Nesta quarta-feira (18), a Polícia Federal deflagrou uma operação em São José dos Campos contra um esquema de tráfico internacional de mulheres para exploração sexual, promovido por uma falsa agência de modelos. A ação incluiu o cumprimento de mandados judiciais, além de medidas cautelares como apreensão de passaportes, proibição de emissão de novos documentos de viagem, sequestro de bens e restrições ao uso de redes sociais pelos investigados.
A investigação começou após a denúncia da mãe de uma jovem de São José dos Campos, que havia se candidatado a uma vaga de trabalho oferecida pela falsa agência, sediada no Rio de Janeiro. A partir da denúncia, a PF descobriu um esquema sofisticado que operava em várias partes do Brasil e no exterior.
Operação e alvos Na operação, foram cumpridos quatro mandados de busca e apreensão em São José dos Campos, além de diligências em Santa Catarina, Paraná e Rio de Janeiro. A ação identificou os responsáveis por aliciar jovens com aparência infantojuvenil, prometendo carreiras internacionais como modelos, mas que, na verdade, as submetiam a exploração sexual.
Modus operandi Segundo a PF, as vítimas eram atraídas pela promessa de uma vida glamorosa no exterior, mas acabavam sendo mantidas sob coação e fraude. Elas tinham seus passaportes retidos e eram enviadas inicialmente para Dubai. Após um período, as vítimas seguiam para países como Arábia Saudita, Estados Unidos, Europa e Ásia, onde permaneciam por até 180 dias.
No exterior, eram obrigadas a viver sob vigilância constante, mesmo aparentando uma vida de luxo. Algumas eram incentivadas a postar fotos nas redes sociais para atrair novas vítimas. A Polícia Federal também identificou cláusulas abusivas nos contratos da falsa agência, como multas milionárias e exigências de exames médicos, que dificultavam a desistência das jovens.

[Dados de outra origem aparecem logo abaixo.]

<file path="src/hw/rtl/ncc_pkg.sv">
`timescale 1ns / 1ps
// ncc_pkg: shared types and codes of the nearest centroid classifier
// no dependencies; imported by the datapath and the core

package ncc_pkg;

	// operation codes carried on the op field of an item beat
	localparam logic OP_WRITE   = 1'b0;
	localparam logic OP_FEATURE = 1'b1;

	// control state of the core sequencer
	typedef enum logic [1:0] {
		ST_IDLE,
		ST_RUN,
		ST_DRAIN,
		ST_EMIT
	} ncc_state_t;

	// per-cluster control travelling down the distance pipeline
	typedef struct packed {
		logic valid;
		logic skip;
		logic first;
	} ncc_ctl_t;

	// status returned by the distance pipeline
	typedef struct packed {
		logic busy;
		logic wr_en;
	} ncc_stat_t;

endpackage

</file>
<file path="src/hw/rtl/ncc_item_if.sv">
`timescale 1ns / 1ps
// ncc_item_if: input channel of the classifier, valid/ready with item payload
// no dependencies

interface ncc_item_if #(
	parameter int CW = 3,
	parameter int FW = 5,
	parameter int VW = 16
) ();
	logic                 valid;
	logic                 ready;
	logic                 op;
	logic [CW-1:0]        cluster_index;
	logic [FW-1:0]        feature_index;
	logic signed [VW-1:0] value;
	logic                 last;

	modport source (
		output valid, op, cluster_index, feature_index, value, last,
		input  ready
	);

	modport sink (
		input  valid, op, cluster_index, feature_index, value, last,
		output ready
	);
endinterface

</file>
<file path="src/hw/rtl/ncc_result_if.sv">
`timescale 1ns / 1ps
// ncc_result_if: result channel of the classifier, valid/ready with result payload
// no dependencies

interface ncc_result_if #(
	parameter int CW = 3,
	parameter int DW = 37,
	parameter int SW = 4
) ();
	logic          valid;
	logic          ready;
	logic [CW-1:0] nearest_cluster;
	logic [DW-1:0] best_distance;
	logic [SW-1:0] record_slot;

	modport source (
		output valid, nearest_cluster, best_distance, record_slot,
		input  ready
	);

	modport sink (
		input  valid, nearest_cluster, best_distance, record_slot,
		output ready
	);
endinterface

</file>
<file path="src/hw/rtl/nearest_centroid_classifier_core.sv">
`timescale 1ns / 1ps
// nearest_centroid_classifier_core: top level of the nearest centroid classifier
// depends on ncc_pkg, ncc_item_if, ncc_result_if, ncc_ram, ncc_dist
//
//  channel  dir  beat contents
//  -------  ---  -----------------------------------------------------------
//  item     in   op, cluster_index, feature_index, value, last
//  result   out  nearest_cluster, best_distance, record_slot
//
// a centroid write goes straight into the centroid ram
// a feature element holds off the next ready until it retires, with one row
// of the centroid ram read per cycle through its single read port, then
// three pipeline stages; a last element also loads the result register,
// and waits for it while the previous result is still held
// reset clears control, the accumulator valid bits and the slot counter;
// the centroid ram is not cleared, there is no clearing pass
// a stalled result holds in its output register while items are still taken

module nearest_centroid_classifier_core import ncc_pkg::*; #(
	parameter int CLUSTER_COUNT = 8,
	parameter int FEATURE_COUNT = 21,
	parameter int RECORD_COUNT  = 16,
	parameter int VALUE_WIDTH   = 16,
	localparam int CW = $clog2(CLUSTER_COUNT),
	localparam int FW = (FEATURE_COUNT > 1) ? $clog2(FEATURE_COUNT) : 1,
	localparam int SW = (RECORD_COUNT > 1) ? $clog2(RECORD_COUNT) : 1,
	localparam int VW = VALUE_WIDTH,
	localparam int DW = 2 * VALUE_WIDTH + $clog2(FEATURE_COUNT)
) (
	input  logic         clk,
	input  logic         arst_n,
	ncc_item_if.sink     item,
	ncc_result_if.source result
);

	localparam int TBL_DEPTH = CLUSTER_COUNT * FEATURE_COUNT;
	localparam int TW        = $clog2(TBL_DEPTH);

	// sequencer state
	ncc_state_t           state_q, state_d;
	logic [CW-1:0]        clu_q;
	logic [TW-1:0]        addr_q;
	logic signed [VW-1:0] value_q;
	logic                 skip_q;
	logic                 last_q;
	logic [SW-1:0]        slot_q;

	// issue to s1
	ncc_ctl_t             ctl_s1;
	logic [CW-1:0]        idx_s1;

	// accumulator valid bits, an invalid entry reads as zero
	logic [CLUSTER_COUNT-1:0] acc_valid_q;

	// output register
	logic                 out_valid_q;
	logic [CW-1:0]        out_cluster_q;
	logic [DW-1:0]        out_dist_q;
	logic [SW-1:0]        out_slot_q;

	logic                 accept;
	logic                 tbl_we;
	logic [TW-1:0]        tbl_waddr;
	logic                 in_range_wr;
	logic                 feat_ok;
	logic                 issue;
	logic                 last_cluster;
	logic                 emit;
	logic [VW-1:0]        tbl_rdata;
	logic [DW-1:0]        acc_rdata;
	logic [DW-1:0]        acc_masked;
	ncc_stat_t            dist_stat;
	logic [CW-1:0]        acc_widx;
	logic [DW-1:0]        acc_wdata;
	logic [CW-1:0]        best_idx;
	logic [DW-1:0]        best_dist;

	assign item.ready = (state_q == ST_IDLE);
	assign accept     = item.valid & item.ready;

	assign feat_ok     = {1'b0, item.feature_index} < (FW+1)'(FEATURE_COUNT);
	assign in_range_wr = feat_ok && ({1'b0, item.cluster_index} < (CW+1)'(CLUSTER_COUNT));
	assign tbl_we      = accept && (item.op == OP_WRITE) && in_range_wr;
	assign tbl_waddr   = TW'(item.cluster_index * FEATURE_COUNT) + TW'(item.feature_index);

	assign issue        = (state_q == ST_RUN);
	assign last_cluster = (clu_q == CW'(CLUSTER_COUNT - 1));
	assign emit         = (state_q == ST_EMIT) && (!out_valid_q || result.ready);

	// centroid table, one row per cluster, one column per feature
	ncc_ram #(
		.WIDTH (VW),
		.DEPTH (TBL_DEPTH)
	) u_tbl_ram (
		.clk   (clk),
		.we    (tbl_we),
		.waddr (tbl_waddr),
		.wdata (item.value),
		.raddr (addr_q),
		.rdata (tbl_rdata)
	);

	// running squared distance per cluster
	ncc_ram #(
		.WIDTH (DW),
		.DEPTH (CLUSTER_COUNT)
	) u_acc_ram (
		.clk   (clk),
		.we    (dist_stat.wr_en),
		.waddr (acc_widx),
		.wdata (acc_wdata),
		.raddr (clu_q),
		.rdata (acc_rdata)
	);

	assign acc_masked = acc_valid_q[idx_s1] ? acc_rdata : '0;

	ncc_dist #(
		.CW (CW),
		.VW (VW),
		.DW (DW)
	) u_dist (
		.clk       (clk),
		.arst_n    (arst_n),
		.ctl_s1    (ctl_s1),
		.idx_s1    (idx_s1),
		.value     (value_q),
		.tbl_data  (tbl_rdata),
		.acc_data  (acc_masked),
		.stat      (dist_stat),
		.wr_idx    (acc_widx),
		.wr_data   (acc_wdata),
		.best_idx  (best_idx),
		.best_dist (best_dist)
	);

	// next state
	always_comb begin
		state_d = state_q;
		unique case (state_q)
			ST_IDLE: begin
				if (accept && item.op == OP_FEATURE) begin
					state_d = ST_RUN;
				end
			end
			ST_RUN: begin
				if (last_cluster) begin
					state_d = ST_DRAIN;
				end
			end
			ST_DRAIN: begin
				if (!dist_stat.busy) begin
					state_d = last_q ? ST_EMIT : ST_IDLE;
				end
			end
			ST_EMIT: begin
				if (emit) begin
					state_d = ST_IDLE;
				end
			end
			default: state_d = ST_IDLE;
		endcase
	end

	always_ff @(posedge clk or negedge arst_n) begin
		if (!arst_n) begin
			state_q <= ST_IDLE;
		end else begin
			state_q <= state_d;
		end
	end

	// control registers
	always_ff @(posedge clk or negedge arst_n) begin
		if (!arst_n) begin
			ctl_s1      <= '0;
			acc_valid_q <= '0;
			slot_q      <= '0;
			out_valid_q <= 1'b0;
		end else begin
			ctl_s1.valid <= issue;
			ctl_s1.skip  <= skip_q;
			ctl_s1.first <= (clu_q == '0);
			if (dist_stat.wr_en) begin
				acc_valid_q[acc_widx] <= 1'b1;
			end
			if (emit) begin
				acc_valid_q <= '0;
				slot_q      <= (slot_q == SW'(RECORD_COUNT - 1)) ? '0 : slot_q + 1'b1;
				out_valid_q <= 1'b1;
			end else if (result.ready) begin
				out_valid_q <= 1'b0;
			end
		end
	end

	// item and walk registers
	always_ff @(posedge clk) begin
		idx_s1 <= clu_q;
		if (accept && item.op == OP_FEATURE) begin
			value_q <= item.value;
			skip_q  <= !feat_ok;
			last_q  <= item.last;
			clu_q   <= '0;
			addr_q  <= feat_ok ? TW'(item.feature_index) : '0;
		end else if (issue) begin
			clu_q  <= clu_q + 1'b1;
			addr_q <= skip_q ? '0 : addr_q + TW'(FEATURE_COUNT);
		end
		if (emit) begin
			out_cluster_q <= best_idx;
			out_dist_q    <= best_dist;
			out_slot_q    <= slot_q;
		end
	end

	assign result.valid           = out_valid_q;
	assign result.nearest_cluster = out_cluster_q;
	assign result.best_distance   = out_dist_q;
	assign result.record_slot     = out_slot_q;

	// checks

	// no item is taken while the distance pipeline still holds work
	a_idle_drained: assert property (@(posedge clk) disable iff (!arst_n)
		item.ready |-> !dist_stat.busy)
		else $error("item taken while pipeline busy");

	// the walk leaves run right after the final cluster row
	a_run_length: assert property (@(posedge clk) disable iff (!arst_n)
		(state_q == ST_RUN && last_cluster) |=> (state_q == ST_DRAIN))
		else $error("cluster walk overran");

	// a result only appears out of the emit step
	a_emit_source: assert property (@(posedge clk) disable iff (!arst_n)
		$rose(out_valid_q) |-> $past(state_q == ST_EMIT))
		else $error("result raised outside emit");

	// accumulators are empty after a result is produced
	a_acc_cleared: assert property (@(posedge clk) disable iff (!arst_n)
		emit |=> (acc_valid_q == '0))
		else $error("accumulators not cleared after result");

endmodule

</file>
<file path="src/hw/rtl/ncc_ram.sv">
`timescale 1ns / 1ps
// ncc_ram: generic simple dual-port ram, one write port, one registered read port
// no dependencies

module ncc_ram #(
	parameter int WIDTH = 16,
	parameter int DEPTH = 168,
	localparam int AW = (DEPTH > 1) ? $clog2(DEPTH) : 1
) (
	input  logic             clk,
	input  logic             we,
	input  logic [AW-1:0]    waddr,
	input  logic [WIDTH-1:0] wdata,
	input  logic [AW-1:0]    raddr,
	output logic [WIDTH-1:0] rdata
);

	logic [WIDTH-1:0] mem [DEPTH];

	always_ff @(posedge clk) begin
		if (we) begin
			mem[waddr] <= wdata;
		end
		rdata <= mem[raddr];
	end

endmodule

</file>
<file path="src/hw/rtl/ncc_dist.sv">
`timescale 1ns / 1ps
// ncc_dist: squared difference, saturating accumulate and running minimum
// depends on ncc_pkg

module ncc_dist import ncc_pkg::*; #(
	parameter int CW = 3,
	parameter int VW = 16,
	parameter int DW = 37
) (
	input  logic                 clk,
	input  logic                 arst_n,
	input  ncc_ctl_t             ctl_s1,
	input  logic [CW-1:0]        idx_s1,
	input  logic signed [VW-1:0] value,
	input  logic [VW-1:0]        tbl_data,
	input  logic [DW-1:0]        acc_data,
	output ncc_stat_t            stat,
	output logic [CW-1:0]        wr_idx,
	output logic [DW-1:0]        wr_data,
	output logic [CW-1:0]        best_idx,
	output logic [DW-1:0]        best_dist
);

	ncc_ctl_t            ctl_s2, ctl_s3;
	logic [CW-1:0]       idx_s2, idx_s3;
	logic [VW-1:0]       mag_s2;
	logic [2*VW-1:0]     sq_s3;
	logic [DW-1:0]       acc_s2, acc_s3;
	logic [CW-1:0]       best_idx_q;
	logic [DW-1:0]       best_dist_q;
	logic signed [VW:0]  diff;
	logic [VW:0]         mag_full;
	logic [DW:0]         sum_ext;

	// s1: difference and magnitude
	assign diff     = $signed({value[VW-1], value}) - $signed({tbl_data[VW-1], tbl_data});
	assign mag_full = diff[VW] ? (VW+1)'(-diff) : (VW+1)'(diff);

	// s3: saturating add
	assign sum_ext = {1'b0, acc_s3} + (DW+1)'(sq_s3);
	assign wr_data = sum_ext[DW] ? {DW{1'b1}} : sum_ext[DW-1:0];
	assign wr_idx  = idx_s3;

	always_ff @(posedge clk or negedge arst_n) begin
		if (!arst_n) begin
			ctl_s2 <= '0;
			ctl_s3 <= '0;
		end else begin
			ctl_s2 <= ctl_s1;
			ctl_s3 <= ctl_s2;
		end
	end

	always_ff @(posedge clk) begin
		idx_s2 <= idx_s1;
		mag_s2 <= ctl_s1.skip ? '0 : mag_full[VW-1:0];
		acc_s2 <= acc_data;
		idx_s3 <= idx_s2;
		sq_s3  <= mag_s2 * mag_s2;
		acc_s3 <= acc_s2;
		// strict compare in ascending order keeps the lowest index on a tie
		if (ctl_s3.valid && (ctl_s3.first || wr_data < best_dist_q)) begin
			best_idx_q  <= idx_s3;
			best_dist_q <= wr_data;
		end
	end

	assign stat.busy  = ctl_s1.valid | ctl_s2.valid | ctl_s3.valid;
	assign stat.wr_en = ctl_s3.valid;
	assign best_idx   = best_idx_q;
	assign best_dist  = best_dist_q;

endmodule
</file>
<file path="src/flat_wrapper.sv">
// flat-port wrapper written by rule: the top's interface ports become plain ports
module nearest_centroid_classifier_core_flat import ncc_pkg::*;
#(
	parameter int CLUSTER_COUNT = 8,
	parameter int FEATURE_COUNT = 21,
	parameter int RECORD_COUNT  = 16,
	parameter int VALUE_WIDTH   = 16,
	localparam int CW = $clog2(CLUSTER_COUNT),
	localparam int FW = (FEATURE_COUNT > 1) ? $clog2(FEATURE_COUNT) : 1,
	localparam int SW = (RECORD_COUNT > 1) ? $clog2(RECORD_COUNT) : 1,
	localparam int VW = VALUE_WIDTH,
	localparam int DW = 2 * VALUE_WIDTH + $clog2(FEATURE_COUNT)
)
  (clk, arst_n, item_valid, item_op, item_cluster_index, item_feature_index, item_value, item_last, item_ready, result_valid, result_nearest_cluster, result_best_distance, result_record_slot, result_ready);
  ncc_item_if item_i ();
  ncc_result_if result_i ();
  input  logic clk;
  input  logic arst_n;
  input wire logic [$bits(item_i.valid)-1:0] item_valid;
  input wire logic [$bits(item_i.op)-1:0] item_op;
  input wire logic [$bits(item_i.cluster_index)-1:0] item_cluster_index;
  input wire logic [$bits(item_i.feature_index)-1:0] item_feature_index;
  input wire logic [$bits(item_i.value)-1:0] item_value;
  input wire logic [$bits(item_i.last)-1:0] item_last;
  output wire logic [$bits(item_i.ready)-1:0] item_ready;
  output wire logic [$bits(result_i.valid)-1:0] result_valid;
  output wire logic [$bits(result_i.nearest_cluster)-1:0] result_nearest_cluster;
  output wire logic [$bits(result_i.best_distance)-1:0] result_best_distance;
  output wire logic [$bits(result_i.record_slot)-1:0] result_record_slot;
  input wire logic [$bits(result_i.ready)-1:0] result_ready;
  assign item_i.valid = item_valid;
  assign item_i.op = item_op;
  assign item_i.cluster_index = item_cluster_index;
  assign item_i.feature_index = item_feature_index;
  assign item_i.value = item_value;
  assign item_i.last = item_last;
  assign item_ready = item_i.ready;
  assign result_valid = result_i.valid;
  assign result_nearest_cluster = result_i.nearest_cluster;
  assign result_best_distance = result_i.best_distance;
  assign result_record_slot = result_i.record_slot;
  assign result_i.ready = result_ready;
  nearest_centroid_classifier_core #(.CLUSTER_COUNT(CLUSTER_COUNT), .FEATURE_COUNT(FEATURE_COUNT), .RECORD_COUNT(RECORD_COUNT), .VALUE_WIDTH(VALUE_WIDTH)) u_core (.clk(clk), .arst_n(arst_n), .item(item_i), .result(result_i));
endmodule
</file>
<file path="config.mk">
export PLATFORM = sky130hd
export DESIGN_NAME = nearest_centroid_classifier_core_flat
export DESIGN_NICKNAME = d
export VERILOG_FILES = /design/src/hw/rtl/ncc_pkg.sv /design/src/hw/rtl/ncc_item_if.sv /design/src/hw/rtl/ncc_result_if.sv /design/src/hw/rtl/nearest_centroid_classifier_core.sv /design/src/hw/rtl/ncc_ram.sv /design/src/hw/rtl/ncc_dist.sv /design/src/flat_wrapper.sv
export SDC_FILE = /design/constraint.sdc
export NUM_CORES = 2
export LEC_CHECK = 0
export ABC_AREA = 1
export BUFFER_PORTS_ARGS = -buffer_cell sky130_fd_sc_hd__buf_4
export CAP_MARGIN = 15
export CORE_ASPECT_RATIO = 1.25
export CORE_MARGIN = 8
export CORE_UTILIZATION = 59
export CTS_CLUSTER_SIZE = 24
export DETAILED_ROUTE_END_ITERATION = 12
export PLACE_DENSITY = 0.75
export SYNTH_ARGS = -nofsm -noshare
export SYNTH_HDL_FRONTEND = slang
export SYNTH_SLANG_ARGS = --single-unit
</file>
<file path="constraint.sdc">
create_clock -name clk -period 6.8 [get_ports clk]
set_input_delay 0.34 -clock clk [delete_from_list [all_inputs] [get_ports clk]]
set_output_delay 0.34 -clock clk [all_outputs]
set_load 0.005 [all_outputs]
</file>
After elaboration in Yosys (flattened, before gate mapping)
Memories as Yosys holds them, arrays and structs flattened. A register that Yosys moved wholly into a read port is not among the register bits.
Index checks and enable logic that the tools add are counted.
Word-level totals
  bits in latches: 0
  output and inout bits: 46
  bits in read-only memories: 0
  memory bits (writable): 2984
  input port bits: 30
  memories kept: 2
  bits in registers: 266
  word-level logic and storage cells: 99
Memories
  u_core.u_tbl_ram.mem: depth 168, bits a word 16, read ports 1, clocked after memory_dff 1, wr ports 1, RTL line ncc_ram.sv:18  | logic [WIDTH-1:0] mem [DEPTH];
  u_core.u_acc_ram.mem: depth 8, bits a word 37, read ports 1, clocked after memory_dff 1, wr ports 1, RTL line ncc_ram.sv:18
Operators by class
  div/mod/pow operators: 0
  multiply operators: 2
  reduce and logical (&&, ||, !) cells: 16
  equality and inequality tests: 9
  bitwise operators: 5
  $lt $le $gt $ge: 5
  add/subtract/negate cells: 7
  mux-type cells: 25
  shift operators: 0
Operators by type and width (number)
  2-to-1 mux 8 bit: 5
  adder 37 x 32 -> 38 bit: 1
  less-than comparator 37 bit: 1
  2-to-1 mux 37 bit: 1
  multiplier 16 x 16 -> 32 bit: 1
  subtractor 16 x 16 -> 17 bit: 1
  2-to-1 mux 16 bit: 1
  negation 16 bit: 1
  2-to-1 mux 2 bit: 5
  adder 8 x 5 -> 8 bit: 1
  adder 8 x 5 -> 8 bit, second input constant: 1
  less-than comparator 3 x 4 -> 1 bit, second input constant: 2
  multiplier 3 x 5 -> 8 bit, second input constant: 1
  2-to-1 mux 1 bit: 8
  OR 8 bit: 1
  one-hot mux 2 bit (4 select lines): 1
  logical AND 1 bit: 6
  inequality test 2 bit, second input constant: 3
  nonzero test 2 bit: 3
  less-than comparator 5 bit, second input constant: 1
  2-to-1 mux 5 bit: 1
  adder 4 x 1 -> 4 bit, second input constant: 1
  == test 2 bit, second input constant: 2
  == test 4 bit, second input constant: 1
  other kinds (16): 19

Logic depth before layout (Yosys ltp)
  depth in word-level cells: 7
  gate-level depth with buffers: 27
  depth with buffers taken out: 25

Cells and area by module
Synthesis repeated with hierarchy kept, for this count alone.
Second synthesis, totals
  cell total of the unflattened synthesis: 12469
  area, all modules: 141829.8 um2
By module, submodules not included
  ncc_ram (u_core.u_tbl_ram): area each 108141.2 um2, times used 1, cells an instance 8804
  ncc_dist: area each 15828.9 um2, times used 1, cells an instance 1953
  ncc_ram (u_core.u_acc_ram): area each 13741.9 um2, times used 1, cells an instance 1334
  nearest_centroid_classifier_core: area each 4117.7 um2, times used 1, cells an instance 378

Least setup slack after synthesis
OpenSTA, ideal clock, no wires.
  path kind: register to register
  from: reg u_core.u_dist.mag_s2[8]
  to: reg u_core.u_dist.sq_s3[28]
  required time: 6.688 ns
  library setup time: 0.112 ns
  buffers on the path: 2
  path slack: 1.203 ns
  arrival: 5.485 ns
  period minus slack after synthesis: 5.597 ns
  stages on the path, launching flop included: 27
  cell sequence: dfxtp_1 clkbuf_1 clkbuf_1 nand2_1 inv_1 fa_1 inv_1 fa_1 inv_1 fa_1 inv_1 fa_1 inv_1 fa_1 inv_1 fa_1 inv_1 ha_1 nand2_1 nor2_1 inv_1 o21ai_0 a21oi_1 o21ai_0 nand2_1 nand3_1 nand2_1
Between the ends
  word-level cells in the longest chain between the ends: 1
Ends and longest elaborated chain
  from (decl): RTL line ncc_dist.sv:26  | logic [VW-1:0] mag_s2;
  from (signal assigned): RTL line ncc_dist.sv:56  | mag_s2 <= ctl_s1.skip ? '0 : mag_full[VW-1:0];
  multiplier 16 x 16 -> 32 bit: RTL line ncc_dist.sv:59  | sq_s3 <= mag_s2 * mag_s2;
  to (signal assigned): RTL line ncc_dist.sv:59
  to (decl): RTL line ncc_dist.sv:27  | logic [2*VW-1:0] sq_s3;
Every way passes these cells.
A chain may end at the register's enable or synchronous reset.

Worst setup path after layout
  from: reg u_core.u_dist.mag_s2[10]
  to: reg u_core.u_dist.sq_s3[28]
Same word-level chain as after synthesis.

Impacto e desdobramentos Até o momento, a PF identificou 10 vítimas e revelou que dezenas de mulheres eram enviadas mensalmente pelo esquema. As investigações também apontaram casos de ameaça e agressão física contra vítimas que resistiam ao esquema. Para dificultar o rastreamento, as agenciadoras recebiam pagamentos em criptomoedas.
A operação conseguiu impedir o envio da jovem moradora de São José dos Campos cuja denúncia deu início à investigação. A Polícia Federal segue apurando o envolvimento de outros integrantes da rede criminosa e o destino de outras possíveis vítimas.